Data extracts Block Start

[config.mk]
export PLATFORM = sky130hd
export DESIGN_NAME = sacc_ctrl
export DESIGN_NICKNAME = d
export VERILOG_FILES = /design/src/sacc_ctrl.v
export VERILOG_INCLUDE_DIRS = /design/src /design/src/inc
export SDC_FILE = /design/constraint.sdc
export NUM_CORES = 1
export LEC_CHECK = 0
export BUFFER_PORTS_ARGS = -buffer_cell sky130_fd_sc_hd__buf_2
export CORE_ASPECT_RATIO = 0.8
export CORE_MARGIN = 8
export CORE_UTILIZATION = 41
export CTS_BUF_LIST = sky130_fd_sc_hd__clkbuf_8 sky130_fd_sc_hd__clkbuf_16
export DETAILED_ROUTE_END_ITERATION = 16
export GPL_TIMING_DRIVEN = 0
export PLACE_DENSITY = 0.68
export SYNTH_ARGS = -nofsm -noshare
export SYNTH_HDL_FRONTEND = slang
export SYNTH_SLANG_ARGS = --single-unit
[constraint.sdc]
create_clock -name core_clk_i -period 3.6 [get_ports core_clk_i]
set_clock_uncertainty 0.05 [all_clocks]
set_input_delay 0.9 -clock core_clk_i [delete_from_list [all_inputs] [get_ports core_clk_i]]
set_output_delay 0.9 -clock core_clk_i [all_outputs]
set_load 0.01 [all_outputs]
[src/inc/sacc_defs.vh]
// Purpose: Offsets, field positions and reset values of the converter control block
// Assumes: Register byte address is four times the register index
// Notes:   Definitions only
`ifndef SACC_DEFS_VH
`define SACC_DEFS_VH

// Register indices
`define SACC_IDX_CTRL_STAT    14'h0010
`define SACC_IDX_TRIG_CMP     14'h0011
`define SACC_IDX_CLK_RES      14'h0012
`define SACC_IDX_FIFO_DEPTH   14'h0013
`define SACC_IDX_RES_HIGH     14'h0014
`define SACC_IDX_RES_LOW      14'h0015
`define SACC_IDX_CMP_HIGH     14'h0016
`define SACC_IDX_CMP_LOW      14'h0017
`define SACC_IDX_IRQ_STAT     14'h0018
`define SACC_IDX_IRQ_MASK     14'h0019
`define SACC_IDX_PIN_DIS_LO   14'h30AC
`define SACC_IDX_PIN_DIS_HI   14'h30AD

// Reset values
`define SACC_RST_CTRL_STAT    8'h1F
`define SACC_RST_TRIG_CMP     8'h08
`define SACC_RST_ZERO         8'h00

// Control/status fields
`define SACC_CS_FLAG          7
`define SACC_CS_IRQ_EN        6
`define SACC_CS_CONT          5
`define SACC_CS_CH_HI         4
`define SACC_CH_OFF           5'h1F

// Trigger/compare fields
`define SACC_TC_ACTIVE        7
`define SACC_TC_TRIG          6
`define SACC_TC_CMP_EN        5
`define SACC_TC_CMP_GT        4
`define SACC_TC_EMPTY         3
`define SACC_TC_FULL          2

// Queue depth field top bit
`define SACC_QD_HI            2

// Interrupt status bits
`define SACC_IRQ_FLAG         0
`define SACC_IRQ_DONE         1

`endif

[src/sacc_ctrl.v]
// Purpose: Conversion control of a 10-bit successive approximation converter behind APB
// Assumes: Converter core runs on core_clk_i; done is a one-cycle pulse with result valid
// Notes:   APB answers one cycle into the access phase
// Summary of operation
// - A write to the control/status register aborts a running conversion and, with the queue off, starts a new one unless the channel is all ones.
// - With the queue enabled each channel write is pushed into the channel queue, until it holds one more entry than the depth, instead of selecting one channel.
// - Queued channels are converted in the order they were written.
// - In queue mode conversion waits until the queue holds one more entry than the programmed depth.
// - Writing channel 0x1F empties the queue and halts any active conversion.
// - With compare off and the queue off the complete flag in bit 7 is set at the end of every conversion.
// - With compare on the complete flag is set only when the compare condition holds for the result, or in queue mode for any result of the set.
// - With queue depth above 0 the complete flag is set only when the whole queued set finishes.
// - The complete flag clears on a control/status write or a low result byte read.
// - The interrupt is raised when the complete flag is set while the enable in bit 6 is high.
// - The selected channel code is routed to the converter, covering up to 31 inputs.
// - The channel field is 5 bits and all ones means the converter is disabled and idle.
// - With continuous mode set a start repeats conversions back to back until stopped.
// - The active bit rises when a conversion starts and falls when the last conversion completes outside continuous mode or is aborted.
//
// The APB register port was decided locally.
`timescale 1ns/100ps
`include "sacc_defs.vh"

module sacc_ctrl #(
  parameter QDEPTH = 8,
  parameter RES_W  = 10
) (
  input  wire             core_clk_i,
  input  wire             nrst_i,
  input  wire             psel_i,
  input  wire             penable_i,
  input  wire             pwrite_i,
  input  wire [15:0]      paddr_i,
  input  wire [31:0]      pwdata_i,
  input  wire [3:0]       pstrb_i,
  output wire [31:0]      prdata_o,
  output wire             pready_o,
  output wire             pslverr_o,
  output wire [4:0]       chan_sel_o,
  output wire             conv_start_o,
  output wire             conv_abort_o,
  input  wire             conv_done_i,
  input  wire [RES_W-1:0] conv_result_i,
  output wire [15:0]      pin_dis_o,
  output wire             irq_o
);

  reg [31:0]      prdata_r;
  reg             pready_r;
  reg             pslverr_r;
  reg [4:0]       chan_r;
  reg             conv_start_r;
  reg             conv_abort_r;
  reg             irq_r;
  reg             done_flag_r;
  reg             irq_en_r;
  reg             cont_mode_r;
  reg [4:0]       chan_field_r;
  reg             active_r;
  reg             adtrg_r;
  reg             cmp_en_r;
  reg             acfgt_r;
  reg [1:0]       refsel_r;
  reg [7:0]       clk_res_r;
  reg [7:0]       fifo_cfg_r;
  reg [RES_W-1:0] res_r;
  reg [1:0]       cvh_r;
  reg [7:0]       cvl_r;
  reg [7:0]       pin_lo_r;
  reg [7:0]       pin_hi_r;
  reg [1:0]       irq_stat_r;
  reg [1:0]       irq_mask_r;
  // Queue storage, written only while filling
  reg [4:0]       qmem [0:QDEPTH-1];
  reg [3:0]       qcnt_r;
  reg [2:0]       qidx_r;
  reg             qhit_r;
  reg [31:0]      rd_nxt;
  reg             err_nxt;
  reg             done_flag_nxt;

  // Register decode
  wire [13:0]      idx      = paddr_i[15:2];
  wire             acc      = psel_i & penable_i & pready_r;
  wire             wr       = acc & pwrite_i & pstrb_i[0] & (paddr_i[1:0] == 2'b00);
  wire             rd       = acc & ~pwrite_i & (paddr_i[1:0] == 2'b00);
  wire [7:0]       wdat     = pwdata_i[7:0];
  wire             cs_wr    = wr & (idx == `SACC_IDX_CTRL_STAT);
  wire             rl_rd    = rd & (idx == `SACC_IDX_RES_LOW);
  wire             st_wr    = wr & (idx == `SACC_IDX_IRQ_STAT);
  wire [2:0]       qdep     = fifo_cfg_r[`SACC_QD_HI:0];
  wire             fifo_en  = (qdep != 3'h0);
  wire [3:0]       qneed    = {1'b0, qdep} + 4'h1;
  wire [RES_W-1:0] cv       = {cvh_r, cvl_r};
  // Done pulses count only while active
  wire             done_v   = conv_done_i & active_r;
  wire             hit      = cmp_true(conv_result_i, cv, acfgt_r);
  wire             q_last   = ({1'b0, qidx_r} == (qcnt_r - 4'h1));
  wire             q_empty  = (qcnt_r == 4'h0);
  wire             q_full   = fifo_en & (qcnt_r == qneed);
  wire [4:0]       new_ch   = wdat[`SACC_CS_CH_HI:0];
  wire [2:0]       qnext    = qidx_r + 3'h1;

  // Compare condition: greater or equal, else less than
  function cmp_true;
    input [RES_W-1:0] res;
    input [RES_W-1:0] lim;
    input             gt;
    begin
      cmp_true = gt ? (res >= lim) : (res < lim);
    end
  endfunction

  // Complete flag set condition per conversion or per queued set
  wire flag_set = done_v & (fifo_en ? (q_last & (~cmp_en_r | hit | qhit_r))
                                    : (~cmp_en_r | hit));

  always @* begin
    done_flag_nxt = done_flag_r;
    if (cs_wr | rl_rd) begin
      done_flag_nxt = 1'b0;
    end
    if (flag_set) begin
      done_flag_nxt = 1'b1;
    end
  end

  // Read multiplexer and unmapped-address decode
  always @* begin
    rd_nxt  = 32'h0000_0000;
    err_nxt = 1'b0;
    if (paddr_i[1:0] != 2'b00) begin
      err_nxt = 1'b1;
    end else begin
      case (idx)
        `SACC_IDX_CTRL_STAT: begin
          rd_nxt[7:0] = {done_flag_r, irq_en_r, cont_mode_r, chan_field_r};
        end
        `SACC_IDX_TRIG_CMP: begin
          rd_nxt[7:0] = {active_r, adtrg_r, cmp_en_r, acfgt_r, q_empty, q_full, refsel_r};
        end
        `SACC_IDX_CLK_RES: begin
          rd_nxt[7:0] = clk_res_r;
        end
        `SACC_IDX_FIFO_DEPTH: begin
          rd_nxt[7:0] = fifo_cfg_r;
        end
        `SACC_IDX_RES_HIGH: begin
          rd_nxt[1:0] = res_r[RES_W-1:8];
        end
        `SACC_IDX_RES_LOW: begin
          rd_nxt[7:0] = res_r[7:0];
        end
        `SACC_IDX_CMP_HIGH: begin
          rd_nxt[1:0] = cvh_r;
        end
        `SACC_IDX_CMP_LOW: begin
          rd_nxt[7:0] = cvl_r;
        end
        `SACC_IDX_IRQ_STAT: begin
          rd_nxt[1:0] = irq_stat_r;
        end
        `SACC_IDX_IRQ_MASK: begin
          rd_nxt[1:0] = irq_mask_r;
        end
        `SACC_IDX_PIN_DIS_LO: begin
          rd_nxt[7:0] = pin_lo_r;
        end
        `SACC_IDX_PIN_DIS_HI: begin
          rd_nxt[7:0] = pin_hi_r;
        end
        default: begin
          err_nxt = 1'b1;
        end
      endcase
    end
  end

  // APB handshake, one wait state
  always @(posedge core_clk_i) begin
    if (!nrst_i) begin
      pready_r  <= 1'b0;
      pslverr_r <= 1'b0;
      prdata_r  <= 32'h0000_0000;
    end else begin
      pready_r  <= psel_i & penable_i & ~pready_r;
      pslverr_r <= psel_i & penable_i & ~pready_r & err_nxt;
      prdata_r  <= (psel_i & penable_i & ~pready_r & ~pwrite_i) ? rd_nxt : 32'h0000_0000;
    end
  end

  // Plain configuration registers
  always @(posedge core_clk_i) begin
    if (!nrst_i) begin
      adtrg_r    <= 1'b0;
      cmp_en_r   <= 1'b0;
      acfgt_r    <= 1'b0;
      refsel_r   <= 2'b00;
      clk_res_r  <= `SACC_RST_ZERO;
      fifo_cfg_r <= `SACC_RST_ZERO;
      cvh_r      <= 2'b00;
      cvl_r      <= `SACC_RST_ZERO;
      pin_lo_r   <= `SACC_RST_ZERO;
      pin_hi_r   <= `SACC_RST_ZERO;
      irq_mask_r <= 2'b00;
    end else if (wr) begin
      case (idx)
        `SACC_IDX_TRIG_CMP: begin
          adtrg_r  <= wdat[`SACC_TC_TRIG];
          cmp_en_r <= wdat[`SACC_TC_CMP_EN];
          acfgt_r  <= wdat[`SACC_TC_CMP_GT];
          refsel_r <= wdat[1:0];
        end
        `SACC_IDX_CLK_RES: begin
          clk_res_r <= wdat;
        end
        `SACC_IDX_FIFO_DEPTH: begin
          fifo_cfg_r <= wdat;
        end
        `SACC_IDX_CMP_HIGH: begin
          cvh_r <= wdat[1:0];
        end
        `SACC_IDX_CMP_LOW: begin
          cvl_r <= wdat;
        end
        `SACC_IDX_PIN_DIS_LO: begin
          pin_lo_r <= wdat;
        end
        `SACC_IDX_PIN_DIS_HI: begin
          pin_hi_r <= wdat;
        end
        `SACC_IDX_IRQ_MASK: begin
          irq_mask_r <= wdat[1:0];
        end
        default: begin
          irq_mask_r <= irq_mask_r;
        end
      endcase
    end
  end

  // Sticky interrupt status, set wins over write-one-to-clear
  always @(posedge core_clk_i) begin
    if (!nrst_i) begin
      irq_stat_r <= 2'b00;
      irq_r      <= 1'b0;
    end else begin
      irq_stat_r[`SACC_IRQ_FLAG] <= flag_set |
        (irq_stat_r[`SACC_IRQ_FLAG] & ~(st_wr & wdat[`SACC_IRQ_FLAG]));
      irq_stat_r[`SACC_IRQ_DONE] <= done_v |
        (irq_stat_r[`SACC_IRQ_DONE] & ~(st_wr & wdat[`SACC_IRQ_DONE]));
      irq_r <= (done_flag_r & irq_en_r) | (|(irq_stat_r & irq_mask_r));
    end
  end

  // Conversion sequencing and channel queue
  always @(posedge core_clk_i) begin
    if (!nrst_i) begin
      done_flag_r  <= 1'b0;
      irq_en_r     <= 1'b0;
      cont_mode_r  <= 1'b0;
      chan_field_r <= `SACC_CH_OFF;
      active_r     <= 1'b0;
      chan_r       <= `SACC_CH_OFF;
      conv_start_r <= 1'b0;
      conv_abort_r <= 1'b0;
      res_r        <= {RES_W{1'b0}};
      qcnt_r       <= 4'h0;
      qidx_r       <= 3'h0;
      qhit_r       <= 1'b0;
    end else begin
      done_flag_r  <= done_flag_nxt;
      conv_start_r <= 1'b0;
      conv_abort_r <= 1'b0;
      if (done_v) begin
        res_r <= conv_result_i;
      end
      if (cs_wr) begin
        irq_en_r     <= wdat[`SACC_CS_IRQ_EN];
        cont_mode_r  <= wdat[`SACC_CS_CONT];
        chan_field_r <= new_ch;
        conv_abort_r <= active_r & ~done_v;
        active_r     <= 1'b0;
        if (new_ch == `SACC_CH_OFF) begin
          qcnt_r <= 4'h0;
          qidx_r <= 3'h0;
          chan_r <= `SACC_CH_OFF;
        end else if (fifo_en) begin
          // Queue filling
          if (qcnt_r < qneed) begin
            qmem[qcnt_r[2:0]] <= new_ch;
            qcnt_r            <= qcnt_r + 4'h1;
          end
          if ((qcnt_r + 4'h1) >= qneed) begin
            chan_r       <= q_empty ? new_ch : qmem[0];
            conv_start_r <= 1'b1;
            active_r     <= 1'b1;
            qidx_r       <= 3'h0;
            qhit_r       <= 1'b0;
          end
        end else begin
          chan_r       <= new_ch;
          conv_start_r <= 1'b1;
          active_r     <= 1'b1;
        end
      end else if (done_v) begin
        if (fifo_en) begin
          if (q_last) begin
            qidx_r <= 3'h0;
            qhit_r <= 1'b0;
            if (cont_mode_r) begin
              chan_r       <= qmem[0];
              conv_start_r <= 1'b1;
            end else begin
              active_r <= 1'b0;
              qcnt_r  <= 4'h0;
            end
          end else begin
            qidx_r       <= qnext;
            qhit_r       <= qhit_r | hit;
            chan_r       <= qmem[qnext];
            conv_start_r <= 1'b1;
          end
        end else if (cont_mode_r) begin
          conv_start_r <= 1'b1;
        end else begin
          active_r <= 1'b0;
        end
      end
    end
  end

  // Output drives
  assign prdata_o     = prdata_r;
  assign pready_o     = pready_r;
  assign pslverr_o    = pslverr_r;
  assign chan_sel_o   = chan_r;
  assign conv_start_o = conv_start_r;
  assign conv_abort_o = conv_abort_r;
  assign pin_dis_o    = {pin_hi_r, pin_lo_r};
  assign irq_o        = irq_r;

endmodule

==> insert_results.sql <==
INSERT INTO impl_metrics (metric_group, metric, value, unit) VALUES
('run_status', 'run_status', 'finished, final reports clean', ''),
('critical_path', 'worst-endpoint-required', '3.61', 'ns'),
('worst_hold_path', 'worstHoldPathType', 'reg -> reg', ''),
('logic_synthesis', 'synthMuxAreaShare', '16.0', '%'),
('sta', 'layout_worst_path_cycle_share', '95.5', '%'),
('placed_design', 'globalplace.congestion', '0.981', ''),
('sta', 'setup_slack', '0.162', 'ns'),
('critical_path', 'cp.arrival', '3.44', 'ns'),
('cells_and_area', 'n_antenna_cell', '0', ''),
('sta', 'max_clock_freq', '0.291', 'GHz'),
('placed_design', 'buffer_ports.inserted', '72', ''),
('global_route', 'initial_antenna_violation_count', '0', ''),
('clock_tree', 'clk_transition_reported_paths', '0.06', 'ns'),
('routing', 'vias', '5690', ''),
('clock_tree', 'setup_repair_bufs_after_cts', '0', ''),
('logic_synthesis', 'synth-main-ff-cell', 'sky130_fd_sc_hd__dfxtp_1', ''),
('critical_path', 'crit_start_category', 'primary input', ''),
('die', 'die-area', '0.0212', 'mm²'),
('routing', 'route.detailed.drc', '0', ''),
('global_route', 'grt_start_max_net_pins', '17', ''),
('logic_synthesis', 'netlist_area', '0.00687', 'mm²'),
('die', 'io_count', '126', ''),
('clock_tree', 'tritoncts.num_buffers', '17', ''),
('placed_design', 'place_ws', '-0.660', 'ns'),
('logic_synthesis', 'post_synth_xor_xnor_area', '0.765', '%'),
('logic_synthesis', 'syn-mean-instance-area', '10.1', 'µm²'),
('cells_and_area', 'area_growth', '19.6', '%'),
('clock_tree', 'cts_root_buf', 'sky130_fd_sc_hd__clkbuf_16', ''),
('critical_path', 'path_class', 'in -> reg', ''),
('die', 'die_h', '132', 'µm'),
('sta', 'final_hold_viol_count', '0', ''),
('cells_and_area', 'n_fill_cell', '1528', ''),
('clock_tree', 'cts_tree', 'yes', ''),
('logic_synthesis', 'ys.warnings.count', '0', ''),
('die', 'effective_utilization_at_floorplan', '41.8', '%'),
('clock_tree', 'ctsLongestPathBuffers', '2', ''),
('logic_synthesis', 'dominant_combinational_cell_family_by_area_after_synthesis', 'simple AND/OR/NAND/NOR gates', ''),
('sta', 'finalSetupTns', '0', 'ns'),
('die', 'fp.dieW', '161', 'µm'),
('cells_and_area', 'register_area', '0.00312', 'mm²'),
('flow_run', 'max_cap_violations', '0', ''),
('sta', 'unrepaired_setup_endpoints_after_global_routing', 'true', ''),
('clock_tree', 'number_of_buffers_added_to_fix_hold_violations_after_cts', '0', ''),
('clock_tree', 'h-tree-depth', '4', ''),
('placed_design', 'place_inst', '997', ''),
('critical_path', 'critical_path.max_fanout', '7', ''),
('sta', 'min_period', '3.44', 'ns'),
('logic_synthesis', 'proportion_of_synthesized_flip_flops_having_asynchronous_set_or_reset', '0', '%'),
('power_and_ir_drop', 'ir_drop', '0.000209', 'V'),
('global_route', 'grt_util_all_layers', '19.0', '%'),
('global_route', 'grt_pass1_vias', '5302', ''),
('routing', 'dr.first_iter.drc_count', '630', ''),
('sta', 'finalSetupViolCount', '0', ''),
('logic_synthesis', 'synthAdderAreaFrac', '4.19', '%'),
('routing', 'detail_route.first_pass.iterations', '5', ''),
('critical_path', 'crit_path_end_kind', 'register', ''),
('sta', 'worst_pin_slew', '1.27', 'ns'),
('logic_synthesis', 'synth-simple-area-share', '17.9', '%'),
('cells_and_area', 'nets', '887', ''),
('routing', 'post_drt_via_cell_ratio', '5.53', ''),
('placed_design', 'detailed_place_hpwl', '15.0', 'mm'),
('sta', 'max_slew_margin', '14.9', '%'),
('power_and_ir_drop', 'power.leakage', '0.00325', 'µW'),
('global_route', 'grt_first_pass_wirelength', '31.4', 'mm'),
('clock_tree', 'insertion_delay', '0.42', 'ns'),
('cells_and_area', 'final_cell_count_no_fill', '1029', ''),
('sta', 'finalMaxSlewViolations', '0', ''),
('logic_synthesis', 'mapped_cells', '682', ''),
('logic_synthesis', 'synth-compound-area-share', '10.0', '%'),
('routing', 'final_antenna_net_count', '0', ''),
('power_and_ir_drop', 'power.density', '428', 'mW/mm²'),
('routing', 'drt-wirelength-per-cell', '19.6', 'µm'),
('cells_and_area', 'post_route_cells_drive_above_1_share', '22.2', '%'),
('die', 'row_count', '42', ''),
('die', 'core', '0.0164', 'mm²'),
('logic_synthesis', 'ys_seq_elements', '136', ''),
('clock_tree', 'tritoncts_num_sinks', '136', ''),
('logic_synthesis', 'synth_edf_count', '40', ''),
('global_route', 'globalRoute.totalOverflow', '0', ''),
('logic_synthesis', 'synth_cell_type_count', '66', ''),
('cells_and_area', 'multiInputGateArea', '0.00347', 'mm²'),
('routing', 'detail_route.wirelength', '20.2', 'mm'),
('sta', 'hold_ws', '0.412', 'ns'),
('logic_synthesis', 'synth_sequential_area_ratio', '45.5', '%');
power breakdown:
| group | internal (µW) | leakage [µW] | total [µW] | switching (µW) |
|---|---|---|---|---|
| registers | 1580 | 0.00113 | 1580 | 0.355 |
| clock network | 1080 | 0.000306 | 1770 | 681 |
| logic | 60.0 | 0.00182 | 176 | 116 |
| total | 2720 | 0.00325 | 3520 | 798 |
path summary, 6_finish.rpt:
check	end	cells past startpoint	slack [ns]	start
setup / recovery	qmem[7][3]$_DFFE_PP_	7	0.16	psel_i
hold / removal	res_r[4]$_SDFFE_PN0P_	2	0.41	res_r[4]$_SDFFE_PN0P_
setup reg to reg	qmem[7][3]$_DFFE_PP_	10	0.21	fifo_cfg_r[1]$_SDFFE_PN0P_
hold reg to reg	res_r[4]$_SDFFE_PN0P_	2	0.41	res_r[4]$_SDFFE_PN0P_
stage by stage:
step	area (µm²)	util, %	power [µW]
after floorplan	6950	-	1700
after detailed placement	7590	46.1	1780
after global routing	8210	49.9	3620
after global placement	7590	46.1	1780
after CTS	8200	49.8	3530
final	8210	49.9	3520
cell usage in the layout (no fill, tap or decap), drive strengths merged, types with 7 or more instances in the layout:
cell	n
a22oi	10
conb	24
mux2i	69
inv	27
mux2	16
a21oi	36
nand3	19
nor2b	8
and3	8
nor4	10
edfxtp	40
mux4	10
nor3	20
dfxtp	96
buf	104
nand2	63
nor2	78
clkbuf	43
o21ai	10
ha	23
nand2b	7
repair_timing:
item	4_1_cts	5_1_grt
endpoints found under the setup margin	25	20
gates cloned	0	0
resized for setup	1	4
critical path, stage by stage:
cell and delay (ns):
sky130_fd_sc_hd__buf_2 0.09, sky130_fd_sc_hd__nand3_1 0.14, sky130_fd_sc_hd__nor4_2 0.73, sky130_fd_sc_hd__nand3_1 0.33, sky130_fd_sc_hd__nor4_2 0.51, sky130_fd_sc_hd__nand2_1 0.25, sky130_fd_sc_hd__nor2_1 0.49
synth_stat cells, drive strengths merged, types with 5 or more instances:
cell type | n | area (µm²)
o22a | 5 | 43.8
nor3 | 20 | 123
a22oi | 10 | 75.1
mux4 | 10 | 225
nor2 | 78 | 314
a21oi | 36 | 180
dfxtp | 96 | 1920
nand2b | 7 | 43.8
inv | 20 | 75.1
and3 | 8 | 50.1
nand4 | 6 | 37.5
ha | 23 | 288
a221oi | 5 | 43.8
clkbuf | 24 | 91.3
nor2b | 8 | 50.1
edfxtp | 40 | 1200
nor4 | 10 | 83.8
o21a | 6 | 45.0
mux2i | 69 | 691
nand3 | 19 | 95.1
o21ai | 10 | 50.0
nand2 | 63 | 239
buf | 32 | 215
a31oi | 6 | 37.5
nand4b | 5 | 43.8
mux2 | 16 | 180
registers in the layout, indices dropped and copies added, names as in the netlist, 2 cells and up:
name          count
chan_sel_o        5
refsel_r          2
pin_lo_r          8
irq_stat_r        2
pin_hi_r          8
qmem             40
qidx_r            3
cvh_r             2
qcnt_r            4
cvl_r             8
fifo_cfg_r        8
irq_mask_r        2
prdata_o          8
res_r            10
clk_res_r         8
chan_field_r      5
cell type report:
| class | count | share of cell area (%) |
|---|---|---|
| Inverter | 21 | 0.960 |
| Buffer | 56 | 3.73 |
| Timing Repair Buffer | 72 | 4.39 |
| Clock inverter | 13 | 1.69 |
| Clock buffer | 19 | 5.65 |
| Tap cell | 220 | 3.35 |
| Multi-Input combinational cell | 492 | 42.2 |
| Sequential cell | 136 | 38.0 |
logic make-up after synthesis:
logic type / count (synthesis)
AOI/OAI and AO/OA: 103
xor gates and xnor gates: 6
adders and majority gates: 23
buffers and inverters: 77
DFF: 136
muxes: 95
other: 1
and+or+nand+nor: 241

Data extracts Block End

§ **Work task**: When a line above includes the word "continuous", please list that line.

§ **Answer to this task**:
// - With continuous mode set a start repeats conversions back to back until stopped.
// - The active bit rises when a conversion starts and falls when the last conversion completes outside continuous mode or is aborted.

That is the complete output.